Apart from oxygen a reliable electric supply with back-up generators and battery-packs is indispensable. Diagnostic imaging with X-ray facilities and point-of-care ultrasound can confirm correct placing of an endotracheal tube, can rapidly exclude a pneumothorax and pleural fluid and will greatly enhance diagnostic capabilities of cardiac and intra-thoracic pathology [52]. Considerations for intubation and ventilation. Some considerations for intubation and ventilation of critically ill children in low resource settings. This list is not exhaustive and indications will differ greatly according to local resources, experience and burden of disease. The prognosis of children needs to be considered before intubation and their progress regularly re-evaluated. NIV, non-invasive ventilation; MOF, multi-organ failure.

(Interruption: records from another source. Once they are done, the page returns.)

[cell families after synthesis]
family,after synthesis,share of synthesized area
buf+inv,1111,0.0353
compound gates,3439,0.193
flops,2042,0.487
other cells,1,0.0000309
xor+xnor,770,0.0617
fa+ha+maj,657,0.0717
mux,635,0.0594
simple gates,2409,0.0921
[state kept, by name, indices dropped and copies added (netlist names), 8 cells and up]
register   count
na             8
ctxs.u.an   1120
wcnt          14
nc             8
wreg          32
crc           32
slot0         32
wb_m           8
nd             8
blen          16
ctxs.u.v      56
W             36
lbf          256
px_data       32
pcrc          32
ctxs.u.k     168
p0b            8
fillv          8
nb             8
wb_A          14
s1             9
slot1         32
Background: an optimization exercise with open tools, aiming at small area, a short achievable clock period and few clock cycles. Do not read the settings as production practice. At most, simulation tests tie the RTL to the original design; equivalence was not proved. The RTL of run 3 was laid out without a check of its function.

### design/flow/run.sh
#!/bin/bash
# synth_recipe.tcl (not shown) runs the flow's synth.tcl, then flattens the netlist and writes it again
# the make line also repeats each setting of config.mk as NAME=value (left out here)
make -C /OpenROAD-flow-scripts/flow DESIGN_CONFIG=/design/flow/config.mk WORK_HOME=/design/flow/orfs CLKGATE_MAP_FILE= SYNTH_SCRIPT=/design/flow/synth_recipe.tcl finish
This is an optimization exercise on Yosys and OpenROAD, whose aim is small area, not a production implementation.
RTL that was checked went through simulation tests only; none was proved equivalent to the original.

==> run a: inputs <==
Design dresser_channel, start of the top module:
module dresser_channel (
    input  wire        clk,
    input  wire        rst,           
    input  wire        enable,
    input  wire [12:0] ratio,
    input  wire        invert,
    input  wire        bit_valid,
    input  wire        bit_in,
    input  wire        gain_we,
    input  wire        offset_we,
    input  wire [31:0] coef_wdata,
    input  wire        apply,
    input  wire [2:0]  flags_clr,
    output reg         result_valid,
    output wire [31:0] result_y,
    output wire [31:0] result_x,
    output reg  [2:0]  flags
);
    localparam [31:0] ONE = 32'h3F80_0000;
    reg [31:0] gain_stage, offset_stage;
    reg [31:0] gain_act, offset_act;
    always @(posedge clk) begin
        if (rst) begin
            gain_stage   <= ONE;
            offset_stage <= 32'd0;
            gain_act     <= ONE;
            offset_act   <= 32'd0;
        end else begin
            if (gain_we)
                gain_stage <= coef_wdata;
            if (offset_we)
                offset_stage <= coef_wdata;
            if (apply) begin
                gain_act   <= gain_stage;
                offset_act <= offset_stage;
            end
        end
    end
    wire        win_end, sat_now;
    wire [31:0] win_x;
    wire [36:0] cmb_c1, cmb_z2, cmb_z3, cmb_c2, cmb_c3;
  ...
export LEC_CHECK = 0
export ABC_AREA = 1
export CAP_MARGIN = 20
export CORE_MARGIN = 2
export CORE_UTILIZATION = 40
export CTS_CLUSTER_DIAMETER = 50
export CTS_CLUSTER_SIZE = 32
export SLEW_MARGIN = 20
create_clock -name core_clock -period 40.0 [get_ports {clk}]
run.sh (not shown) runs the stock make flow with config.mk's settings and CLKGATE_MAP_FILE= SYNTH_SCRIPT=/design/flow/synth_recipe.tcl, a recipe that flattens the netlist after the stock synthesis.
==> inputs of run b, as changes to run a <==
--- a/flow/design.v
+++ b/flow/design.v
@@ -124,15 +124,15 @@
     reg [2:0]  K;                   
     reg [3:0]  cnt;                 
     reg [3:0]  it;                  
     reg        injd;                
     reg [2:0]  nls;                 
     reg        pb;                  
     assign x_out = T;
-    assign y_out = A[31:0];
+    assign y_out = y;                 
     wire        sx = T[31];
     wire        zx = (T == 32'd0);
     wire        l4 = (T[31:15] == 17'd0) || (T[31:15] == 17'h1FFFF);
     wire [31:0] v1 = l4 ? {T[15:0], 16'd0} : T;
     wire        l3 = (v1[31:23] == 9'd0) || (v1[31:23] == 9'h1FF);
     wire [31:0] xn = l3 ? {v1[23:0], 8'd0} : v1;
     wire [4:0]  lzx = {l4, l3, 3'b000};
@@ -141,37 +141,37 @@
     wire       pzero = zx | (K == 3'd0);
     wire       ozero = (OM == 24'd0);
     wire       sp    = zx ? SG : (sx ^ SG);
     wire       neg   = SO ^ SG;      
     wire [5:0]  k2, v;                                    
     dc_rca #(6)  u_k2 (.a({3'd0, K}), .b(6'd2), .ci(1'b0), .s(k2), .co());
     dc_rca #(6)  u_v  (.a(k2), .b(~{3'd0, lzx[4:3], 1'b0}), .ci(1'b1), .s(v), .co());
-    wire [9:0]  B, t, tk;
+    wire [9:0]  B, t;
     dc_rca #(10) u_b  (.a({2'd0, egu}), .b({{2{v[5]}}, v, 2'b00}), .ci(1'b0), .s(B), .co());
     dc_rca #(10) u_t  (.a({2'd0, eou}), .b(~B), .ci(1'b1), .s(t), .co());
     wire        otop = ~pzero & ~t[9] & (t != 10'd0);     
-    dc_rca #(10) u_tk (.a(t), .b({5'd0, K, 2'b00}), .ci(1'b0), .s(tk), .co());
-    wire        clamp = (tk[8:6] != 3'd0) || (tk[5:0] >= 6'd53);    
-    wire [3:0]  e4;                                       
+    wire        big  = ~t[9] & ((t[8:5] != 4'd0) || (t[4:0] >= 5'd26));
+    wire        pst  = otop & big;
+    wire        pz   = pzero | pst;                       
+    wire        ot   = otop & ~big;
+    wire [3:0]  e4;
     dc_inc #(4)  u_e4 (.a(t[5:2]), .ci(t[1:0] != 2'd0), .s(e4), .co());
-    wire [3:0]  k13;
-    dc_rca #(4)  u_13 (.a(4'd13), .b(~{1'b0, K}), .ci(1'b1), .s(k13), .co());
-    wire [1:0]  r  = (otop & ~clamp) ? {t[1] ^ t[0], t[0]} : 2'd0;    
-    wire [3:0]  e  = ~otop ? 4'd0 : clamp ? k13 : e4;
+    wire [1:0]  r  = ot ? {t[1] ^ t[0], t[0]} : 2'd0;   
+    wire [3:0]  e  = ot ? e4 : 4'd0;
     wire        q_hi  = (t[9:3] == 7'h7F) || (t == 10'd0);           
     wire        q_low = (t[9:6] != 4'hF) || (t[5:3] == 3'd0);        
     wire [3:0]  nw;                                       
     dc_rca #(4)  u_nw (.a(~t[5:2]), .b(4'hF), .ci(1'b0), .s(nw), .co());
     reg [3:0] n_inj;                
     reg [3:0] a;                    
     always @(*) begin
-        if (pzero) begin
+        if (pz) begin
             n_inj = 4'd0;
             a     = 4'd8;
-        end else if (otop) begin
+        end else if (ot) begin
             n_inj = 4'd1;
             a     = (r == 2'd0) ? 4'd12 : {2'b10, t[1:0]};    
         end else if (q_hi) begin
             n_inj = 4'd0;
             a     = {~t[3], t[2:0]};                          
         end else if (q_low) begin
             n_inj = 4'd12;
@@ -179,18 +179,18 @@
         end else begin
             n_inj = nw;
             a     = {2'b00, t[1:0]};
         end
     end
     wire [3:0] ke;
     dc_rca #(4) u_ke (.a({1'b0, K}), .b(e), .ci(1'b0), .s(ke), .co());
-    wire [3:0] J = pzero ? 4'd0 : ((n_inj > ke) ? n_inj : ke);
+    wire [3:0] J = pz ? 4'd0 : ((n_inj > ke) ? n_inj : ke);
     wire [8:0] eo_r;
     dc_rca #(9) u_eo (.a({1'b0, eou}), .b({7'd0, r}), .ci(1'b0), .s(eo_r), .co());
-    wire [8:0] E  = (pzero | otop) ? eo_r : B[8:0];
+    wire [8:0] E  = (pz | ot) ? eo_r : B[8:0];
     wire [4:0] ec_hi;                                     
     dc_rca #(5) u_ec (.a(E[8:4]), .b(~{2'd0, nls}), .ci(1'b1), .s(ec_hi), .co());
     wire [8:0] Ec = {ec_hi, E[3:0]};
     wire [57:0] R  = {A, L};
     wire        s  = R[57];
     wire [15:0] V16 = R[56:41] ^ {16{s}};
     reg [3:0] lz16;
@@ -198,15 +198,16 @@
     always @(*) begin
         lz16 = 4'd15;
         for (i = 42; i <= 56; i = i + 1)
             if (V16[i-41])
                 lz16 = 56 - i;
     end
     wire [3:0]  lze  = ((Ec[8:4] == 5'd0) && (Ec[3:0] < lz16)) ? Ec[3:0] : lz16;
-    wire       act     = (cnt != 4'd0) && (cnt != 4'd14);
+    wire       rnd     = (cnt[3:1] == 3'b111);         
+    wire       act     = (cnt != 4'd0) && !rnd;
     wire       iter    = act && (it != J);
     wire [3:0] nrem;
     dc_rca #(4) u_nr (.a(J), .b(~it), .ci(1'b1), .s(nrem), .co());
     wire       is_pre  = nrem > ke;
     wire       is_mult = !is_pre && (nrem > e);
     wire       inj_now = act && !injd && (iter ? (nrem == n_inj) : (n_inj == 4'd0));
     wire       shift   = iter && !(inj_now && is_mult);
@@ -216,15 +217,15 @@
     wire        two0 = do_mult & (L[1] ? (~L[0] & ~pb) : (L[0] & pb));
     wire        ng0  = do_mult & L[1] & ~(L[0] & pb);
     wire        one1 = do_mult & (L[2] ^ L[1]);
     wire        two1 = do_mult & (L[3] ? (~L[2] & ~L[1]) : (L[2] & L[1]));
     wire        ng1  = do_mult & L[3] & ~(L[2] & L[1]);
     wire [32:0] mag0 = ({33{one0}} & {xn[31], xn}) | ({33{two0}} & {xn, 1'b0});
     wire [32:0] mag1 = ({33{one1}} & {xn[31], xn}) | ({33{two1}} & {xn, 1'b0});
-    wire [39:0] sh   = (fin ? R[56:17] : {16'd0, OM}) << (fin ? lze : a);
+    wire [39:0] sh   = (rnd ? R[56:17] : {16'd0, OM}) << (rnd ? lze : a);
     wire [37:0] oa   = sh[37:0];
     wire        idle = (cnt == 4'd0);
     wire        inv0 = ng0 | idle;
     wire [37:0] r0   = ({{5{mag0[32]}}, mag0} | {38{idle}} & {1'b0, cmb_z2}) ^ {38{inv0}};
     wire        inv1 = idle | (inj_now ? neg : ng1);
     wire [37:0] r1   = (inj_now ? oa : ({{3{mag1[32]}}, mag1, 2'b00} | {38{idle}} & {1'b0, cmb_z3}))
                        ^ {38{inv1}};
@@ -268,15 +269,15 @@
     dc_inc #(4) u_it (.a(it),  .ci(1'b1), .s(it1),  .co());
     dc_inc #(3) u_nl (.a(nls), .ci(1'b1), .s(nls1), .co());
     always @(posedge clk) begin
         if (rst) begin
             cnt <= 4'd0;
         end else if (start) begin
             cnt <= 4'd1;
-        end else if (fin) begin
+        end else if (cnt == 4'd15) begin
             cnt <= 4'd0;
         end else if (cnt != 4'd0) begin
             cnt <= cnt1;
         end
     end
     always @(posedge clk) begin
         if (start) begin
@@ -290,16 +291,14 @@
             SG   <= gain[31];
             SO   <= offset[31];
             K    <= k_in;
             it   <= 4'd0;
             injd <= 1'b0;
             nls  <= 3'd0;
             pb   <= 1'b0;
-        end else if (fin) begin
-            A[31:0] <= y;
         end else if (act) begin
             if (inj_now)
                 injd <= 1'b1;
             if (do_mult)
                 pb <= L[3];
             else if (cor_now)
                 pb <= 1'b0;
@@ -311,16 +310,18 @@
                 end else begin
                     L <= {sum[3:0], L[23:4]};
                     if (!is_mult)
                         stk <= stk | (|L[3:0]);
                 end
             end else if (inj_now | cor_now) begin
                 A <= sum[33:0];
-                if (pzero)
+                if (pz)
                     L <= 24'd0;
+                if (pst)
+                    stk <= 1'b1;
             end else if (lsh_ok) begin
                 A   <= {A[17:0], L[23:8]};
                 L   <= {L[7:0], 16'd0};
                 nls <= nls1;
             end
         end
     end
==> flow/flow/run.sh (new file) <==
#!/bin/bash
set -euo pipefail
bash standard.sh \
  CTS_ARGS="-sink_clustering_enable -repair_clock_nets -sink_clustering_size 20 -sink_clustering_max_diameter 60 -buf_list sky130_fd_sc_hd__clkbuf_8 -dont_use_dummy_load" \
  finish > flow.log 2>&1
==> flow/standard.sh (new file) <==
#!/bin/bash
# synth_recipe.tcl (not shown) runs the flow's synth.tcl, then flattens the netlist and writes it again
# the make line also repeats each setting of config.mk as NAME=value (left out here)
make -C /OpenROAD-flow-scripts/flow DESIGN_CONFIG=/design/flow/config.mk WORK_HOME=/design/flow/orfs CLKGATE_MAP_FILE= SYNTH_SCRIPT=/design/flow/synth_recipe.tcl "${@:-finish}"
==> flow/config.mk (replaced) <==
export PLATFORM = sky130hd
export DESIGN_NAME = dresser_channel
export DESIGN_NICKNAME = dresser_channel
export VERILOG_FILES = /design/flow/design.v
export SDC_FILE = /design/flow/constraint.sdc
export NUM_CORES = 4
export LEC_CHECK = 0
export ABC_AREA = 1
export CAP_MARGIN = 20
export CORE_MARGIN = 2
export CORE_UTILIZATION = 65
export CTS_BUF_LIST = sky130_fd_sc_hd__clkbuf_8
export CTS_CLUSTER_DIAMETER = 60
export CTS_CLUSTER_SIZE = 20
export SLEW_MARGIN = 20
removed: flow/run.sh
==> inputs of run c, as changes to run a <==
--- a/flow/design.v
+++ b/flow/design.v
@@ -141,37 +141,37 @@
     wire       pzero = zx | (K == 3'd0);
     wire       ozero = (OM == 24'd0);
     wire       sp    = zx ? SG : (sx ^ SG);
     wire       neg   = SO ^ SG;      
     wire [5:0]  k2, v;                                    
     dc_rca #(6)  u_k2 (.a({3'd0, K}), .b(6'd2), .ci(1'b0), .s(k2), .co());
     dc_rca #(6)  u_v  (.a(k2), .b(~{3'd0, lzx[4:3], 1'b0}), .ci(1'b1), .s(v), .co());
-    wire [9:0]  B, t, tk;
+    wire [9:0]  B, t;
     dc_rca #(10) u_b  (.a({2'd0, egu}), .b({{2{v[5]}}, v, 2'b00}), .ci(1'b0), .s(B), .co());
     dc_rca #(10) u_t  (.a({2'd0, eou}), .b(~B), .ci(1'b1), .s(t), .co());
     wire        otop = ~pzero & ~t[9] & (t != 10'd0);     
-    dc_rca #(10) u_tk (.a(t), .b({5'd0, K, 2'b00}), .ci(1'b0), .s(tk), .co());
-    wire        clamp = (tk[8:6] != 3'd0) || (tk[5:0] >= 6'd53);    
-    wire [3:0]  e4;                                       
+    wire        big  = ~t[9] & ((t[8:5] != 4'd0) || (t[4:0] >= 5'd26));
+    wire        pst  = otop & big;
+    wire        pz   = pzero | pst;                       
+    wire        ot   = otop & ~big;
+    wire [3:0]  e4;
     dc_inc #(4)  u_e4 (.a(t[5:2]), .ci(t[1:0] != 2'd0), .s(e4), .co());
-    wire [3:0]  k13;
-    dc_rca #(4)  u_13 (.a(4'd13), .b(~{1'b0, K}), .ci(1'b1), .s(k13), .co());
-    wire [1:0]  r  = (otop & ~clamp) ? {t[1] ^ t[0], t[0]} : 2'd0;    
-    wire [3:0]  e  = ~otop ? 4'd0 : clamp ? k13 : e4;
+    wire [1:0]  r  = ot ? {t[1] ^ t[0], t[0]} : 2'd0;   
+    wire [3:0]  e  = ot ? e4 : 4'd0;
     wire        q_hi  = (t[9:3] == 7'h7F) || (t == 10'd0);           
     wire        q_low = (t[9:6] != 4'hF) || (t[5:3] == 3'd0);        
     wire [3:0]  nw;                                       
     dc_rca #(4)  u_nw (.a(~t[5:2]), .b(4'hF), .ci(1'b0), .s(nw), .co());
     reg [3:0] n_inj;                
     reg [3:0] a;                    
     always @(*) begin
-        if (pzero) begin
+        if (pz) begin
             n_inj = 4'd0;
             a     = 4'd8;
-        end else if (otop) begin
+        end else if (ot) begin
             n_inj = 4'd1;
             a     = (r == 2'd0) ? 4'd12 : {2'b10, t[1:0]};    
         end else if (q_hi) begin
             n_inj = 4'd0;
             a     = {~t[3], t[2:0]};                          
         end else if (q_low) begin
             n_inj = 4'd12;
@@ -179,18 +179,18 @@
         end else begin
             n_inj = nw;
             a     = {2'b00, t[1:0]};
         end
     end
     wire [3:0] ke;
     dc_rca #(4) u_ke (.a({1'b0, K}), .b(e), .ci(1'b0), .s(ke), .co());
-    wire [3:0] J = pzero ? 4'd0 : ((n_inj > ke) ? n_inj : ke);
+    wire [3:0] J = pz ? 4'd0 : ((n_inj > ke) ? n_inj : ke);
     wire [8:0] eo_r;
     dc_rca #(9) u_eo (.a({1'b0, eou}), .b({7'd0, r}), .ci(1'b0), .s(eo_r), .co());
-    wire [8:0] E  = (pzero | otop) ? eo_r : B[8:0];
+    wire [8:0] E  = (pz | ot) ? eo_r : B[8:0];
     wire [4:0] ec_hi;                                     
     dc_rca #(5) u_ec (.a(E[8:4]), .b(~{2'd0, nls}), .ci(1'b1), .s(ec_hi), .co());
     wire [8:0] Ec = {ec_hi, E[3:0]};
     wire [57:0] R  = {A, L};
     wire        s  = R[57];
     wire [15:0] V16 = R[56:41] ^ {16{s}};
     reg [3:0] lz16;
@@ -311,16 +311,18 @@
                 end else begin
                     L <= {sum[3:0], L[23:4]};
                     if (!is_mult)
                         stk <= stk | (|L[3:0]);
                 end
             end else if (inj_now | cor_now) begin
                 A <= sum[33:0];
-                if (pzero)
+                if (pz)
                     L <= 24'd0;
+                if (pst)
+                    stk <= 1'b1;
             end else if (lsh_ok) begin
                 A   <= {A[17:0], L[23:8]};
                 L   <= {L[7:0], 16'd0};
                 nls <= nls1;
             end
         end
     end
--- a/flow/config.mk
+++ b/flow/config.mk
@@ -5,10 +5,10 @@
 export SDC_FILE = /design/flow/constraint.sdc
 export NUM_CORES = 4
 export LEC_CHECK = 0
 export ABC_AREA = 1
 export CAP_MARGIN = 20
 export CORE_MARGIN = 2
 export CORE_UTILIZATION = 40
-export CTS_CLUSTER_DIAMETER = 50
-export CTS_CLUSTER_SIZE = 32
+export CTS_CLUSTER_DIAMETER = 80
+export CTS_CLUSTER_SIZE = 26
 export SLEW_MARGIN = 20
==> run notes <==
                                                                                      run b         run a         run c
Fraction of area in multi-input gates                                                 53.1%         50.2%         51.5%
Met3 Wirelength                                                                    14600 um       9410 um      10900 um
Basic-gate share of the synthesized area counting and, or, nand and nor cells         21.4%         21.4%         21.4%
Critical Path Sink                                                             u_scale.T[8]  u_scale.T[1]  u_scale.T[7]
Reg2Reg Setup Slack                                                                 9210 ps       9230 ps       9570 ps
Die Footprint                                                                     49300 um2     81500 um2     80100 um2
Parity-gate share of the synthesized area counting xor and xnor cells                 2.38%         2.79%         2.76%
Total cell area at the placement stage                                            32200 um2     33400 um2     32900 um2
Met1 wire length                                                                   40600 um      46600 um      49500 um
Insertion delay of the later-clocked pin in the worst-skew pair                      660 ps        660 ps        600 ps
Required time of the critical path                                                 40420 ps      40480 ps      40400 ps
Number of optimization iterations in the first detailed-route pass                       10             6             6
Most crowded layer after global routing                                                met2          met2          met1
Result of the run                                          no timing/DRC/antenna violations  no timing/DRC/antenna violations  no timing/DRC/antenna violations
Via count of the first global-routing pass                                            27.2k         26.8k         25.8k
Proportion of final cell area spent on non-clock buffers                              4.57%         4.42%         4.75%
CLK BUF                                                                                  39            60            41
WP buf/inv                                                                               19            17            16
Upper clock frequency limit                                                        32.5 MHz      32.5 MHz      32.9 MHz
Nonclk buf count                                                                        159           164           175
Post-synthesis mux area share                                                        0.421%        0.158%        0.161%
First-pass GRT wire length                                                        160000 um     163000 um     166000 um
Die width                                                                            222 um        285 um        283 um
No functional check of the RTL was part of run c.

==> afterwards: timing with drivers on the ports <==
No port has a modelled driver above. Below, the same layouts with a new extraction and two added sets of constraints.
Step 1: set_driving_cell puts a clkbuf_16 on clk and a buf_2 on each other input, an assumption about the parent block.
Step 2 also shifts input and output timing later by t, the mid clock arrival at the registers, as if the neighbouring blocks saw the same clock.
a / b / c = ideal ports / drivers / drivers and shift; a / b = the first two.
run | t (ns) | slack for setup (ns) | latest minus earliest clock arrival (ns) | worst register clock-pin slew, ns | pins driven straight from the clock port
run a | 0.704 | 9.229 / 9.229 / 9.229 | 0.027 / 0.027 | 0.09 / 0.09 | 1
run b | 0.680 | 9.210 / 9.210 / 9.210 | 0.082 / 0.082 | 0.12 / 0.12 | 1
run c | 0.643 | 9.575 / 9.575 / 9.575 | 0.034 / 0.033 | 0.11 / 0.11 | 1
After both steps every run listed still meets setup and hold.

Other nursing and holistic care considerations for children requiring respiratory support

Comprehensive nursing and ancillary care considerations for children receiving respiratory support are essential, and important components thereof are summarised in the table below. Ideally, these interventions would be applied by a team of individual health care workers including nurses, physiotherapists, dieticians, occupational therapists, speech and language therapists, and psychologists (amongst others). However, where access to the full range of ancillary professionals is limited, it is important for all members of the healthcare team to consider the provision of holistic, safe and effective care to children requiring respiratory support. Summary of ancillary interventions associated with the management of children requiring respiratory support. NIV, non-invasive ventilation; FRC, functional residual capacity; ARDS, acute respiratory distress syndrome; OGT/NGT, orogastric or nasogastric tube; Sp02, oxygen saturation.

Summary

Respiratory infections and other conditions associated with respiratory dysfunction are a leading cause of death among children in sub-Saharan Africa. Public health interventions like vaccinations play a major role in preventing these conditions. Nevertheless, basic, good quality emergency care in hospitals plays an important role in improving the outcome of critically ill children. Rapid triage and early recognition of children with respiratory distress and hypoxia using pulse oximetry needs to be followed by immediate efficient airway management and respiratory support. Subsequent effective in-hospital treatment and monitoring with good holistic care will reduce inpatient mortality further. The implementation of non-invasive ventilation like bCPAP and HFNC at the district hospital level has the potential to optimise the respiratory care of a large number of critically ill children. Mechanical ventilation is challenging and can only be offered in some hospitals with adequate resources and trained clinical teams. Training and research programs can contribute to improvements of early diagnosis and efficient management of children with respiratory distress and hypoxaemia. The role of different modalities of NIV in the management of critically ill children needs further evaluation in the African context. More efforts are needed to support oxygen supply in health facilities and to design durable, affordable and easy-to-use respiratory support devices.
Table 1

SpO2 oxygen targets.

SpO2 target levelPatient category
≥90%Children with respiratory distress only (e.g. with bronchiolitis, pneumonia…)
≥94%Children with potentially reduced oxygen delivery capacity and vulnerable to moderate hypoxia include those with ETAT emergency signs* from conditions like severe sepsis, anaemia, cardiac failure, etc.

Obstructed or absent breathing

Severe respiratory distress

Central cyanosis

Signs of shock, defined as cold extremities with capillary refill time > 3 s and weak and fast pulse

Coma (or seriously reduced level of consciousness)

Seizures

Signs of severe dehydration in a child with diarrhoea

Patients with severe anaemia and evidence of oxygen tissue deficit will require blood transfusion to increase oxygen carrying capacity. When the emergency condition has resolved, aim for SpO2 ≥ 90%
Oxygen supplementation should be given continuously until the child maintains SpO2 reliably above these levels without support

SpO2, peripheral capillary oxygen saturation; ETAT, Emergency Triage Assessment and Treatment.